Once you know how many lines below hold "robin", reply with that number and add nothing.

Start of EXERCISE INPUTS

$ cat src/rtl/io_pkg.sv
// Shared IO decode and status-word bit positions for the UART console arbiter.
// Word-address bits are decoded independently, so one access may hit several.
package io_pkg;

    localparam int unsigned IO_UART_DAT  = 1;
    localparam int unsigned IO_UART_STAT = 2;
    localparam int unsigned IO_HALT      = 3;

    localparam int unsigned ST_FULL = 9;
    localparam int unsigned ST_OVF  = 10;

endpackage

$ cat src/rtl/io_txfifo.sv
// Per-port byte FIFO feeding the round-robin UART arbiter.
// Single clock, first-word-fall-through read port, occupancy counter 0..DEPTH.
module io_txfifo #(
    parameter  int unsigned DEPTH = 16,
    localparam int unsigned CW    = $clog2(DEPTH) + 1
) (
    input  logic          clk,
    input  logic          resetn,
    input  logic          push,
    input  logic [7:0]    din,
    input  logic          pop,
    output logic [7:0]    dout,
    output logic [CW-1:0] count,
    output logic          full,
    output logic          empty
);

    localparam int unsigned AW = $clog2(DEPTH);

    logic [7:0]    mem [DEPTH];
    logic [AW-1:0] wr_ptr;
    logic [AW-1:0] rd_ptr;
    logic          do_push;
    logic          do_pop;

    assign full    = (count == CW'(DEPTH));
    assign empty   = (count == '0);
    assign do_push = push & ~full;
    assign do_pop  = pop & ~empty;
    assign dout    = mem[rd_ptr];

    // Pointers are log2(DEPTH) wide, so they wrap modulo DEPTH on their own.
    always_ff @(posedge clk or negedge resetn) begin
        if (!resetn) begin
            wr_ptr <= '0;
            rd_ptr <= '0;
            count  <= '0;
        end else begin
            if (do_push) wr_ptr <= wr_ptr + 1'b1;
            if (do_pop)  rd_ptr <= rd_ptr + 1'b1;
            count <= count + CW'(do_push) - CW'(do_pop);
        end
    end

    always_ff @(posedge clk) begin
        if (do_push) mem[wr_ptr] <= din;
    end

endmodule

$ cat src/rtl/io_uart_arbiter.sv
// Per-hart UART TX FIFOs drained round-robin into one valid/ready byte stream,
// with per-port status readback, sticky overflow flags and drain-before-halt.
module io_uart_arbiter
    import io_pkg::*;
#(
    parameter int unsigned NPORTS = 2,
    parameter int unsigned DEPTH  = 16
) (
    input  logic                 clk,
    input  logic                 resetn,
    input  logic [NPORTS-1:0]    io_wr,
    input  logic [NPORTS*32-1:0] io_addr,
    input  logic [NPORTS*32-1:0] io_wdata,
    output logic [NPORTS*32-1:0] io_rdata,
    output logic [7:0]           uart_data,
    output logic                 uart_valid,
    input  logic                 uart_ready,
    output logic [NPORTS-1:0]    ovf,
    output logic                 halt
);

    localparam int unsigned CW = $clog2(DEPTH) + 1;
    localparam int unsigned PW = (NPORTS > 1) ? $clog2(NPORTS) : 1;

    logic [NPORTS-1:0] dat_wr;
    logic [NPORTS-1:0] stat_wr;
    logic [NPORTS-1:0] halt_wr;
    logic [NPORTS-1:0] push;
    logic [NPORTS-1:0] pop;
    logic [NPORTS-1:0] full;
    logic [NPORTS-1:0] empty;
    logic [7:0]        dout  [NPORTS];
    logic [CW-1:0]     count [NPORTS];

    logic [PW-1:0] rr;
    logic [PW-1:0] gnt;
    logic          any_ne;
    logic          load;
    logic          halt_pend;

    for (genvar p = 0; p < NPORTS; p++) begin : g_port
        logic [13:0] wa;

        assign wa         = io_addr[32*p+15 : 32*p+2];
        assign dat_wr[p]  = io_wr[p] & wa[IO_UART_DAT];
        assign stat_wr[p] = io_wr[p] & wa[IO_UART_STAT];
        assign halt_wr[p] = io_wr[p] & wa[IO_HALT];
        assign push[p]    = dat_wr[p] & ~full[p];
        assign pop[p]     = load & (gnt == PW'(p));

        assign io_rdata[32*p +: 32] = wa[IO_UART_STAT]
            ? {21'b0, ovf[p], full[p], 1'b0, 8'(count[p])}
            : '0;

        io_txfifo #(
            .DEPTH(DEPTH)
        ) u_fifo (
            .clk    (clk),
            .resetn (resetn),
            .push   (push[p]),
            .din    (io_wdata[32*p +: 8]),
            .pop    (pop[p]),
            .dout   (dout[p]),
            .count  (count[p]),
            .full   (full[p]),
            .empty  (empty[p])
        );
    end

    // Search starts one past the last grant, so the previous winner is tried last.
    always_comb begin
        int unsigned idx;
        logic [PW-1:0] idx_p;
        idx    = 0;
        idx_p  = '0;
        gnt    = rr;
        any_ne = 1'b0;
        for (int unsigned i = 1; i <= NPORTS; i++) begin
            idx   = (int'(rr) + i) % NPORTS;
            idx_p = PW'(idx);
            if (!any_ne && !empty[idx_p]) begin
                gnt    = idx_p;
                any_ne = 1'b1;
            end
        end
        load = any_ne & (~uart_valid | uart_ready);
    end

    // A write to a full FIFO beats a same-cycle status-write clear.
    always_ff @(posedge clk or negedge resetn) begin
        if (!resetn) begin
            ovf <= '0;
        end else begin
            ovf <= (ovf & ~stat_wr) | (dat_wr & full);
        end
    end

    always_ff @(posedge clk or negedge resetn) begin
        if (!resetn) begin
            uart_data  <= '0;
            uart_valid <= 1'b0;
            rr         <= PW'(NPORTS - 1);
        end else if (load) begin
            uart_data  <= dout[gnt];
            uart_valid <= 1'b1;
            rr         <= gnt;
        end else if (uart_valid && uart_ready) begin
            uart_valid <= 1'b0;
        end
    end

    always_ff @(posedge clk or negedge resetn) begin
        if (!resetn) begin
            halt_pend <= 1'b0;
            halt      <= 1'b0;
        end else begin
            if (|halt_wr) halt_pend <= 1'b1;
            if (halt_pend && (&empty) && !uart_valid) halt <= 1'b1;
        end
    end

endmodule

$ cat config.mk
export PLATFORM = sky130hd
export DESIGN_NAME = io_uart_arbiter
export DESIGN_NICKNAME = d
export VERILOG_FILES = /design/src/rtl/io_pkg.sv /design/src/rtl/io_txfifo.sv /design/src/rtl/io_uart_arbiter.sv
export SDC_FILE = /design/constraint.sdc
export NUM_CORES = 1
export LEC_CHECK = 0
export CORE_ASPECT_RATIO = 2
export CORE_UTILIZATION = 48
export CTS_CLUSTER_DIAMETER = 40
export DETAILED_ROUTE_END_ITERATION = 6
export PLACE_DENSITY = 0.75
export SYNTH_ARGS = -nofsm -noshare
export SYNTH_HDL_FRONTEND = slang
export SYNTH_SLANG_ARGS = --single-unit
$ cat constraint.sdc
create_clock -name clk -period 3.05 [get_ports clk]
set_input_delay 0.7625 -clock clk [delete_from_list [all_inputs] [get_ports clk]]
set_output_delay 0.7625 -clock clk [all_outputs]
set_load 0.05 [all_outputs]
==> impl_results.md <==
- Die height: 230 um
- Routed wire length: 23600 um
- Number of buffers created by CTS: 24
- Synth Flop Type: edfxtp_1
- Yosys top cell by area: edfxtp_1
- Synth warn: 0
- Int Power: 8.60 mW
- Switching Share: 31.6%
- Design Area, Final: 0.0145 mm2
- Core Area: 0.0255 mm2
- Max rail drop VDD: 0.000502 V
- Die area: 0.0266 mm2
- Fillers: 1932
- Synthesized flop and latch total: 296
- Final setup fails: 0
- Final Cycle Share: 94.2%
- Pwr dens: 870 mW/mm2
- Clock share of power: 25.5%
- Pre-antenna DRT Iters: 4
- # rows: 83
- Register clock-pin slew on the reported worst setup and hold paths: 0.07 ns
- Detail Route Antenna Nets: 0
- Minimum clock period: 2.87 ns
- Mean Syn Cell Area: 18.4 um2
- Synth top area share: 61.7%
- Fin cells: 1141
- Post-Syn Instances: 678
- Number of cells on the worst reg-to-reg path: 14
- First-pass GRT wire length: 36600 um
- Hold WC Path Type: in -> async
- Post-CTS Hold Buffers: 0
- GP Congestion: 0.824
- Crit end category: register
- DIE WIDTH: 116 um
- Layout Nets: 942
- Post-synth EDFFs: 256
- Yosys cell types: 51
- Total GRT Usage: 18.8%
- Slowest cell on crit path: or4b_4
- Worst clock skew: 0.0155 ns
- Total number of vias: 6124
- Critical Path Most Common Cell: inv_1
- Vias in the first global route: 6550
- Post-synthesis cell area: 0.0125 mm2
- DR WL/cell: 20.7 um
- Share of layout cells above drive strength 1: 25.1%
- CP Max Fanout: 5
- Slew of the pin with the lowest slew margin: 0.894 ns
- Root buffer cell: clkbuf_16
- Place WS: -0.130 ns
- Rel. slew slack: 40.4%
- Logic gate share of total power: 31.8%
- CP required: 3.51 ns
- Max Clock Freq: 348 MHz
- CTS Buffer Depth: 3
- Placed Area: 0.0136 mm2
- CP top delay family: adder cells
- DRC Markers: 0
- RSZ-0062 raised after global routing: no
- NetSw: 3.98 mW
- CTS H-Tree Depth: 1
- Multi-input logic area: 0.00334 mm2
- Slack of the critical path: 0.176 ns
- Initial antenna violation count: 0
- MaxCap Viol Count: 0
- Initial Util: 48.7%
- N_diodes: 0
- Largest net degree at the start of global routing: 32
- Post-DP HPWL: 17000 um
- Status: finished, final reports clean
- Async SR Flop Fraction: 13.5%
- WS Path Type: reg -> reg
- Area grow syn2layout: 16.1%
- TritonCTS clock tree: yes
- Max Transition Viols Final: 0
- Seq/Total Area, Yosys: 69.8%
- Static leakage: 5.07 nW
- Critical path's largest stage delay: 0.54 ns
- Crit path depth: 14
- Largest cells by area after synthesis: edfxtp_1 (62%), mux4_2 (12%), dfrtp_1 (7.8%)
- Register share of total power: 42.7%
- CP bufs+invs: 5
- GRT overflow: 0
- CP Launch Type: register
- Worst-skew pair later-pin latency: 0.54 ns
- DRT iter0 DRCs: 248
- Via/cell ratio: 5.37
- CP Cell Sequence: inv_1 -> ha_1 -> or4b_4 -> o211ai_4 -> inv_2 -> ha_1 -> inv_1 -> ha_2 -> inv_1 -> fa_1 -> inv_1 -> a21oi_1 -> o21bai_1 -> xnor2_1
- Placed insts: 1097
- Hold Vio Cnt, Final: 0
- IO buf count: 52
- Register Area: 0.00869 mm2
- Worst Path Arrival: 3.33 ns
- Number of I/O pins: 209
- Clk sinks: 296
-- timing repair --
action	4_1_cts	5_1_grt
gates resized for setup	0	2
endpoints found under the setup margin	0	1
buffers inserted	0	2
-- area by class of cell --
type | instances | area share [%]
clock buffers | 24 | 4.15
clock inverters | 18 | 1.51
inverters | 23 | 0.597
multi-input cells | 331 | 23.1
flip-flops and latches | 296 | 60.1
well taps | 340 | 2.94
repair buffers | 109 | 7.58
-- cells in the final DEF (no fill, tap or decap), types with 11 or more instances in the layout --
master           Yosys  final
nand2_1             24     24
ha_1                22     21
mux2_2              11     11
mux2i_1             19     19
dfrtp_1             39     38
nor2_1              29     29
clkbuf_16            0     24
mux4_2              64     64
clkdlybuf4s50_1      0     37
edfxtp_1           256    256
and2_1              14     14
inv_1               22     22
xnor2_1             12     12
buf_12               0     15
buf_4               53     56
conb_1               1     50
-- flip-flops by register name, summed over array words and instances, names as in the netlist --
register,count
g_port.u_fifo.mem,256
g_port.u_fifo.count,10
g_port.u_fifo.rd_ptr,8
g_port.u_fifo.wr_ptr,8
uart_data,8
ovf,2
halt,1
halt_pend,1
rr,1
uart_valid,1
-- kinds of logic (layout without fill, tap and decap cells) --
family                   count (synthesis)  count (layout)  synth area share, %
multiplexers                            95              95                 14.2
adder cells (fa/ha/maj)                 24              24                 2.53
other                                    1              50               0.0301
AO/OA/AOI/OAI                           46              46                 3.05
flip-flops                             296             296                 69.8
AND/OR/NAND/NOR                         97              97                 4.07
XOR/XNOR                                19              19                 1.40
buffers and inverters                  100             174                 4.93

End of EXERCISE INPUTS

▶ **COMPLETED TASK**
2